Data for analysis ->
###
===== src/rtl/video_scale_pkg.sv =====
// Shared constants, FSM encoding and fixed-point helper for the video scale-factor controller.
package video_scale_pkg;

  localparam int VIN_XRES_DFLT = 960;
  localparam int VIN_YRES_DFLT = 540;
  localparam int FRAC_BITS     = 16;
  localparam int DIV_ITER      = 26;
  localparam int CNT_W         = 10;
  localparam logic [31:0] SCALE_UNITY = 32'h0001_0001;

  typedef enum logic [1:0] {
    ST_IDLE   = 2'd0,
    ST_DIV_W  = 2'd1,
    ST_DIV_H  = 2'd2,
    ST_COMMIT = 2'd3
  } scale_state_e;

  // Quotient to 16.16 scale word: zero-extend, then add the +1 bias.
  function automatic logic [31:0] to_scale(input logic [DIV_ITER-1:0] q);
    return 32'(q) + 32'd1;
  endfunction

endpackage


===== src/rtl/video_scale_ctrl_serial_div.sv =====
// Restoring serial divider, one quotient bit per clock. The start cycle
// already performs the first iteration, so done pulses DVD_W cycles after start.
module serial_div #(
  parameter int DVD_W = 26,
  parameter int DVS_W = 10
) (
  input  logic             clk,
  input  logic             rst,
  input  logic             start,
  input  logic [DVD_W-1:0] dividend,
  input  logic [DVS_W-1:0] divisor,
  output logic [DVD_W-1:0] quotient,
  output logic             done
);

  localparam int REM_W = DVS_W + 1;
  localparam int CNT_W = $clog2(DVD_W + 1);
  localparam logic [CNT_W-1:0] LAST_CNT = CNT_W'(DVD_W - 1);

  logic [REM_W-1:0] rem_r;
  logic [REM_W-1:0] src_rem_s;
  logic [REM_W-1:0] rem_nx_s;
  logic [REM_W:0]   shf_s;
  logic [DVD_W-1:0] dq_r;
  logic [DVD_W-1:0] src_dq_s;
  logic [DVD_W-1:0] dq_nx_s;
  logic [DVS_W-1:0] dvs_r;
  logic [DVS_W-1:0] src_dvs_s;
  logic [CNT_W-1:0] cnt_r;
  logic             run_r;
  logic             ge_s;

  // One restoring step on either the freshly loaded operands or the running state
  always_comb begin
    src_rem_s = rem_r;
    src_dq_s  = dq_r;
    src_dvs_s = dvs_r;
    if (start) begin
      src_rem_s = {REM_W{1'b0}};
      src_dq_s  = dividend;
      src_dvs_s = divisor;
    end else begin
      src_rem_s = rem_r;
      src_dq_s  = dq_r;
      src_dvs_s = dvs_r;
    end
    shf_s = {src_rem_s, src_dq_s[DVD_W-1]};
    ge_s  = (shf_s >= {2'b00, src_dvs_s});
    if (ge_s) begin
      rem_nx_s = REM_W'(shf_s - {2'b00, src_dvs_s});
    end else begin
      rem_nx_s = REM_W'(shf_s);
    end
    dq_nx_s = {src_dq_s[DVD_W-2:0], ge_s};
  end

  // Divider state, iteration counter and done pulse
  always_ff @(posedge clk) begin
    if (rst) begin
      rem_r <= {REM_W{1'b0}};
      dq_r  <= {DVD_W{1'b0}};
      dvs_r <= {DVS_W{1'b0}};
      cnt_r <= {CNT_W{1'b0}};
      run_r <= 1'b0;
      done  <= 1'b0;
    end else if (start) begin
      rem_r <= rem_nx_s;
      dq_r  <= dq_nx_s;
      dvs_r <= divisor;
      cnt_r <= CNT_W'(1);
      run_r <= 1'b1;
      done  <= 1'b0;
    end else if (run_r) begin
      rem_r <= rem_nx_s;
      dq_r  <= dq_nx_s;
      cnt_r <= cnt_r + CNT_W'(1);
      if (cnt_r == LAST_CNT) begin
        run_r <= 1'b0;
        done  <= 1'b1;
      end else begin
        done  <= 1'b0;
      end
    end else begin
      done <= 1'b0;
    end
  end

  assign quotient = dq_r;

endmodule


===== src/rtl/video_scale_ctrl.sv =====
// Zoom-level controller for the nearest-neighbour downscaler; commits cnt_x/cnt_y
// and 16.16 scale words atomically in vsync. Macro VIDEO_SCALE_SWEEP_EN enables auto-sweep.
module video_scale_ctrl
  import video_scale_pkg::*;
#(
  parameter int VIN_XRES  = VIN_XRES_DFLT,
  parameter int VIN_YRES  = VIN_YRES_DFLT,
  parameter int STEP_X    = 16,
  parameter int STEP_Y    = 9,
  parameter int MAX_LEVEL = 40
`ifdef VIDEO_SCALE_SWEEP_EN
  ,
  parameter int SWEEP_FRAMES = 4
`endif
) (
  input  logic             pixclk_in,
  input  logic             rst_in,
  input  logic             vs_in,
  input  logic             zoom_up,
  input  logic             zoom_dn,
  output logic [CNT_W-1:0] cnt_x,
  output logic [CNT_W-1:0] cnt_y,
  output logic [31:0]      scaler_width,
  output logic [31:0]      scaler_height,
  output logic             cfg_update,
  output logic             busy
);

  localparam logic [DIV_ITER-1:0] DVD_X   = DIV_ITER'(VIN_XRES << FRAC_BITS);
  localparam logic [DIV_ITER-1:0] DVD_Y   = DIV_ITER'(VIN_YRES << FRAC_BITS);
  localparam logic [CNT_W-1:0]    XRES_C  = CNT_W'(VIN_XRES);
  localparam logic [CNT_W-1:0]    YRES_C  = CNT_W'(VIN_YRES);
  localparam logic [CNT_W-1:0]    STEPX_C = CNT_W'(STEP_X);
  localparam logic [CNT_W-1:0]    STEPY_C = CNT_W'(STEP_Y);
  localparam logic [5:0]          MAXL_C  = 6'(MAX_LEVEL);

  scale_state_e        state_r;
  scale_state_e        state_nx_s;
  logic [5:0]          level_r;
  logic [5:0]          lvl_nx_s;
  logic                lvl_chg_s;
  logic                pending_r;
  logic                vs_d_r;
  logic                vs_rise_s;
  logic [CNT_W-1:0]    tx_s;
  logic [CNT_W-1:0]    ty_s;
  logic [CNT_W-1:0]    tx_r;
  logic [CNT_W-1:0]    ty_r;
  logic [31:0]         qw_r;
  logic [31:0]         qh_r;
  logic                div_start_s;
  logic [DIV_ITER-1:0] div_dvd_s;
  logic [CNT_W-1:0]    div_dvs_s;
  logic [DIV_ITER-1:0] div_q_s;
  logic                div_done_s;
  logic                capture_s;
  logic                latch_w_s;
  logic                latch_h_s;
  logic                commit_s;
  logic                abort_s;

  assign vs_rise_s = vs_in & ~vs_d_r;
  assign tx_s      = CNT_W'(level_r) * STEPX_C;
  assign ty_s      = CNT_W'(level_r) * STEPY_C;

`ifdef VIDEO_SCALE_SWEEP_EN
  localparam logic [7:0] FRM_LAST = 8'(SWEEP_FRAMES - 1);

  logic [7:0] frm_cnt_r;
  logic       dir_up_r;
  logic       step_s;
  logic       go_up_s;

  // Triangle sweep: one level step every SWEEP_FRAMES frames, turning at the ends
  always_comb begin
    step_s    = vs_rise_s && (frm_cnt_r == FRM_LAST);
    go_up_s   = dir_up_r ? (level_r != MAXL_C) : (level_r == 6'd0);
    lvl_nx_s  = level_r;
    lvl_chg_s = 1'b0;
    if (step_s) begin
      lvl_chg_s = 1'b1;
      lvl_nx_s  = go_up_s ? (level_r + 6'd1) : (level_r - 6'd1);
    end else begin
      lvl_chg_s = 1'b0;
      lvl_nx_s  = level_r;
    end
  end

  // Sweep frame counter and direction
  always_ff @(posedge pixclk_in) begin
    if (rst_in) begin
      frm_cnt_r <= 8'd0;
      dir_up_r  <= 1'b1;
    end else if (vs_rise_s) begin
      frm_cnt_r <= step_s ? 8'd0 : (frm_cnt_r + 8'd1);
      if (step_s) begin
        dir_up_r <= go_up_s;
      end
    end
  end
`else
  // Key-driven saturating level; simultaneous up/down cancels
  always_comb begin
    lvl_nx_s  = level_r;
    lvl_chg_s = 1'b0;
    if (zoom_up && !zoom_dn && (level_r != MAXL_C)) begin
      lvl_nx_s  = level_r + 6'd1;
      lvl_chg_s = 1'b1;
    end else if (zoom_dn && !zoom_up && (level_r != 6'd0)) begin
      lvl_nx_s  = level_r - 6'd1;
      lvl_chg_s = 1'b1;
    end else begin
      lvl_nx_s  = level_r;
      lvl_chg_s = 1'b0;
    end
  end
`endif

  // Next-state logic and divider sequencing
  always_comb begin
    state_nx_s  = state_r;
    div_start_s = 1'b0;
    div_dvd_s   = {DIV_ITER{1'b0}};
    div_dvs_s   = {CNT_W{1'b0}};
    capture_s   = 1'b0;
    latch_w_s   = 1'b0;
    latch_h_s   = 1'b0;
    commit_s    = 1'b0;
    abort_s     = 1'b0;
    case (state_r)
      ST_IDLE: begin
        if (vs_rise_s && pending_r) begin
          capture_s   = 1'b1;
          div_start_s = 1'b1;
          div_dvd_s   = DVD_X;
          div_dvs_s   = XRES_C - tx_s;
          state_nx_s  = ST_DIV_W;
        end else begin
          state_nx_s  = ST_IDLE;
        end
      end
      ST_DIV_W: begin
        if (!vs_in) begin
          abort_s     = 1'b1;
          state_nx_s  = ST_IDLE;
        end else if (div_done_s) begin
          latch_w_s   = 1'b1;
          div_start_s = 1'b1;
          div_dvd_s   = DVD_Y;
          div_dvs_s   = YRES_C - ty_r;
          state_nx_s  = ST_DIV_H;
        end else begin
          state_nx_s  = ST_DIV_W;
        end
      end
      ST_DIV_H: begin
        if (!vs_in) begin
          abort_s    = 1'b1;
          state_nx_s = ST_IDLE;
        end else if (div_done_s) begin
          latch_h_s  = 1'b1;
          state_nx_s = ST_COMMIT;
        end else begin
          state_nx_s = ST_DIV_H;
        end
      end
      ST_COMMIT: begin
        commit_s   = 1'b1;
        state_nx_s = ST_IDLE;
      end
      default: begin
        state_nx_s = ST_IDLE;
      end
    endcase
  end

  // Control state: FSM, level, pending flag, captured shrink and quotients
  always_ff @(posedge pixclk_in) begin
    if (rst_in) begin
      state_r   <= ST_IDLE;
      vs_d_r    <= 1'b0;
      level_r   <= 6'd0;
      pending_r <= 1'b0;
      tx_r      <= {CNT_W{1'b0}};
      ty_r      <= {CNT_W{1'b0}};
      qw_r      <= SCALE_UNITY;
      qh_r      <= SCALE_UNITY;
    end else begin
      state_r <= state_nx_s;
      vs_d_r  <= vs_in;
      level_r <= lvl_nx_s;
      // a level change in the capture cycle must survive for the next frame
      if (lvl_chg_s || abort_s) begin
        pending_r <= 1'b1;
      end else if (capture_s) begin
        pending_r <= 1'b0;
      end
      if (capture_s) begin
        tx_r <= tx_s;
        ty_r <= ty_s;
      end
      if (latch_w_s) begin
        qw_r <= to_scale(div_q_s);
      end
      if (latch_h_s) begin
        qh_r <= to_scale(div_q_s);
      end
    end
  end

  // Committed configuration, update strobe and busy flag
  always_ff @(posedge pixclk_in) begin
    if (rst_in) begin
      cnt_x         <= {CNT_W{1'b0}};
      cnt_y         <= {CNT_W{1'b0}};
      scaler_width  <= SCALE_UNITY;
      scaler_height <= SCALE_UNITY;
      cfg_update    <= 1'b0;
      busy          <= 1'b0;
    end else begin
      cfg_update <= commit_s;
      if (commit_s) begin
        cnt_x         <= tx_r;
        cnt_y         <= ty_r;
        scaler_width  <= qw_r;
        scaler_height <= qh_r;
      end
      if (capture_s) begin
        busy <= 1'b1;
      end else if (commit_s || abort_s) begin
        busy <= 1'b0;
      end
    end
  end

  serial_div #(
    .DVD_W (DIV_ITER),
    .DVS_W (CNT_W)
  ) u_div (
    .clk      (pixclk_in),
    .rst      (rst_in),
    .start    (div_start_s),
    .dividend (div_dvd_s),
    .divisor  (div_dvs_s),
    .quotient (div_q_s),
    .done     (div_done_s)
  );

endmodule

===== config.mk =====
export PLATFORM = sky130hd
export DESIGN_NAME = video_scale_ctrl
export DESIGN_NICKNAME = d
export VERILOG_FILES = /design/src/rtl/video_scale_pkg.sv /design/src/rtl/video_scale_ctrl_serial_div.sv /design/src/rtl/video_scale_ctrl.sv
export SDC_FILE = /design/constraint.sdc
export NUM_CORES = 1
export LEC_CHECK = 0
export CAP_MARGIN = 20
export CORE_ASPECT_RATIO = 0.6
export CORE_UTILIZATION = 30
export DETAILED_ROUTE_END_ITERATION = 10
export PLACE_DENSITY = 0.57
export SLEW_MARGIN = 20
export SYNTH_ARGS = -nofsm -noshare
export SYNTH_HDL_FRONTEND = slang
export SYNTH_SLANG_ARGS = --single-unit

===== constraint.sdc =====
create_clock -name pixclk_in -period 6.4 [get_ports pixclk_in]
set_input_delay 0.96 -clock pixclk_in [delete_from_list [all_inputs] [get_ports pixclk_in]]
set_output_delay 0.96 -clock pixclk_in [all_outputs]
set_load 0.01 [all_outputs]

==> results.sh, run 1 <==
export IMPL_outcome="completed"
export IMPL_worst_r2r_endpoint="u_div.rem_r[8]$_SDFFE_PP0P_"
export IMPL_cts_htree_levels=4
export IMPL_path_class="input port to flip-flop"
export IMPL_ys_top_cells_by_area="dfxtp_1, mux2i_1, nor2_1, ha_1, a211oi_1"
export IMPL_crit_buf_inv=1
export IMPL_synth_warnings=0
export IMPL_synth_sequential_area_ratio=0.448
export IMPL_wl_per_cell_um=14.6
export IMPL_cts_repair_resize_count=0
export IMPL_final_layout_size_suffix_gt1_frac=0.0635
export IMPL_io_pins=91
export IMPL_fp_dieArea_um2=30500
export IMPL_syn_area_um2=8930
export IMPL_hp_start="tx_r[9]$_SDFFE_PP0P_"
export IMPL_nature_of_the_critical_path_endpoint="flip-flop"
export IMPL_tritoncts_num_buffers=17
export IMPL_numPortBuffers=76
export IMPL_first_pass_grt_wire_length_um=34000
export IMPL_finalSetupTns_ns=0
export IMPL_swShare=0.305
export IMPL_finalWirelength_um=20800
export IMPL_finalHoldViolCount=0
export IMPL_maxSlewViolCount=0
export IMPL_globalRoute_totalOverflow=0
export IMPL_share_seq_of_total_power=0.461
export IMPL_tritoncts_num_sinks=200
export IMPL_slew_headroom=0.303
export IMPL_core_area_um2=29000
export IMPL_finalCriticalPeriod_ns=4.93
export IMPL_netlist_top_cells_count="dfxtp_1, nor2_1, mux2i_1"
export IMPL_part_of_the_power_in_combinational_logic=0.190
export IMPL_critical_path_startpoint_type="input port"
export IMPL_avgViaCountPerCell=4.60
export IMPL_synthFlopType="dfxtp_1"
export IMPL_cp_cell_sequence="clkdlybuf4s50_1 -> nand2_1 -> nand3_1 -> o21ai_0 -> ha_1 -> fa_1 -> nand2b_1 -> a21oi_1 -> a31oi_1 -> o211ai_2 -> mux2_2 -> a22o_1"
export IMPL_nNetsFinal=1048
export IMPL_post_synth_top_area_fraction=0.448
export IMPL_cellLeakagePower_nw=3.66
export IMPL_grt_antenna_before_repair=0
export IMPL_first_global_vias=6208
export IMPL_worstHoldEndpoint="tx_r[9]$_SDFFE_PP0P_"
export IMPL_ant_nets=0
export IMPL_cts_tree="yes"
export IMPL_syn_mean_instance_area_um2=9.13
export IMPL_hold_path_class="flip-flop to flip-flop"
export IMPL_largest_net_degree_at_the_start_of_global_routing=103
export IMPL_worstRegToRegCells=12
export IMPL_clk_tree_root_cell="clkbuf_16"
export IMPL_synth_enable_flop_cells=0
export IMPL_timing_hold_worst_path_depth=2
export IMPL_critPathMaxFanout=20
export IMPL_gp_routability_congestion=0.832
export IMPL_grt_setup_unrepaired="false"
export IMPL_worstPathRequired_ns=6.73
export IMPL_floorplan_initialDensity=0.308
export IMPL_p_clk_frac=0.349
export IMPL_post_cts_hold_buffer_count=0
export IMPL_async_flop_share=0
export IMPL_clock_latency_ns=0.44
export IMPL_achievable_frequency_ghz=0.203
export IMPL_clk_path_buf_depth=2
export IMPL_area_growth_syn_to_layout_pct=17.4
export IMPL_synth_cell_type_count=62
export IMPL_yosysMostFrequentCell="dfxtp_1"
export IMPL_total_via_count_in_the_routed_design=6555
export IMPL_fp_dieW_um=225
export IMPL_p_sw_uw=895
export IMPL_global_route_usage_sum=0.141
export IMPL_num_antenna_cells=0
export IMPL_crit_path_top_delay_cell="clkdlybuf4s50_1"
export IMPL_cts_reportedPaths_clkPinSlew_ns=0.07
export IMPL_ys_seq_elements=200
export IMPL_cts_post_setup_buffers_inserted=0
export IMPL_ir_worst_vdd_v=0.000159
export IMPL_transition_time_at_the_pin_with_the_least_slew_margin_ns=1.05
export IMPL_synth_area_leader="dfxtp_1"
export IMPL_critical_path_max_stage_delay_ns=0.69
export IMPL_finalClockSkew_ns=0.0104
export IMPL_setup_viol_count_final=0
export IMPL_detailedPlacementHpwl_um=14400
export IMPL_min_period_over_period=0.771
export IMPL_max_cap_violations=0
export IMPL_r2r_start="state_r[0]$_SDFF_PP0_"
export IMPL_reg2reg_slack_ns=1.93
export IMPL_drt_iter0_drc=405
export IMPL_cellInternalPower_mw=2.04
export IMPL_cpLargestDelayFamily="compound AO/OA/AOI/OAI gates"
export IMPL_die_height_um=136
export IMPL_design_power_total_mw=2.94
export IMPL_power_per_cell_area_nw_per_um2=280
export IMPL_synthCells=978
export IMPL_rows=48
export IMPL_firstDrtPassIters=5
export IMPL_residual_drc_count=0
export IMPL_critPathArrivalTime_ns=5.26
==> worst max path at each step <==
stage               start                           to  slack, ns  depth (start not counted)
finish              vs_in  u_div.rem_r[8]$_SDFFE_PP0P_       1.47                         12
global route        vs_in  u_div.rem_r[8]$_SDFFE_PP0P_       1.06                         12
CTS                 vs_in  u_div.rem_r[8]$_SDFFE_PP0P_       1.56                         10
detailed placement  vs_in  u_div.rem_r[1]$_SDFFE_PP0P_       1.11                         12
global placement    vs_in  u_div.rem_r[8]$_SDFFE_PP0P_       1.23                         10
floorplan           vs_in  u_div.rem_r[8]$_SDFFE_PP0P_       2.69                         13
==> worst min-delay path, cell delays in order, from the launching register on <==
cell	delay, ns
dfxtp_1	0.31
nand2_1	0.05
a21oi_1	0.05
==> final cells by class <==
class	count	area (um2)
Clock buffer	19	443
Clock inverter	13	111
Fill cell	2947	18500
Inverter	17	63.8
Multi-Input combinational cell	692	4540
Sequential cell	200	4000
Tap cell	400	500
Timing Repair Buffer	83	827
==> layout by cell type (no fill, tap or decap), types with 17 or more instances in the layout <==
master           count
a211oi_1            47
clkdlybuf4s50_1     75
xor2_1              20
nor3_1              21
a21oi_1             44
mux2i_1             92
nor2_1             198
clkbuf_16           17
dfxtp_1            200
xnor2_1             31
ha_1                28
nand2_1             55
inv_1               17
==> per-stage QoR <==
stage / utilization / setup WS (ns) / hold slack, ns / area, um2 / instances
6_report: 0.361 / 1.47 / 0.459 / 10500 / 1424
2_1_floorplan: - / 2.69 / 0.436 / 8980 / 991
3_5_place_dp: 0.342 / 1.11 / 0.456 / 9910 / 1391
5_1_grt: 0.361 / 1.06 / 0.483 / 10500 / 1424
3_3_place_gp: 0.342 / 1.23 / 0.451 / 9910 / 1391
4_1_cts: 0.361 / 1.56 / 0.464 / 10500 / 1423
==> cell families after synthesis <==
group                    count (synthesis)  synth area share
AO/OA/AOI/OAI                          149             0.114
XOR/XNOR                                51            0.0500
other                                    1          0.000420
flip-flops                             200             0.448
multiplexers                            99             0.112
buffers and inverters                   99            0.0510
adder cells (fa/ha/maj)                 32            0.0473
AND/OR/NAND/NOR                        347             0.177
==> power by group through the flow <==
| stage | Clock, mW | Sequential, mW | Combinational, mW |
|---|---|---|---|
| finish | 1.03 | 1.35 | 0.557 |
| global route | 1.10 | 1.36 | 0.622 |
| CTS | 1.05 | 1.35 | 0.552 |
| detailed placement | 0 | 1.38 | 0.547 |
| global placement | 0 | 1.38 | 0.538 |
| floorplan | 0 | 1.34 | 0.481 |
==> flip-flops by register name, summed over array words and instances (netlist names) <==
| name | cells |
|---|---|
| u_div.quotient | 26 |
| u_div.done | 1 |
| scaler_width | 27 |
| cnt_x | 3 |
| tx_r | 3 |
| state_r | 2 |
| u_div.run_r | 1 |
| cnt_y | 10 |
| u_div.dvs_r | 10 |
| vs_d_r | 1 |
| ty_r | 10 |
| busy | 1 |
| qw_r | 27 |
| scaler_height | 27 |
| level_r | 6 |
| u_div.rem_r | 11 |
| qh_r | 27 |
| cfg_update | 1 |
| u_div.cnt_r | 5 |
| pending_r | 1 |
==> metal layers <==
layer / share of wire / global-route usage
met2: 0.38 / 0.188
met5: 0 / 0
met1: 0.57 / 0.221
met3: 0.038 / 0.0260
met4: 0.013 / 0.0431
(Power assumes the default switching activity.)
###
Work task -> Where does the word "finish" appear in the listing? List each line that holds it.

Solution to this exercise ->
finish              vs_in  u_div.rem_r[8]$_SDFFE_PP0P_       1.47                         12
| finish | 1.03 | 1.35 | 0.557 |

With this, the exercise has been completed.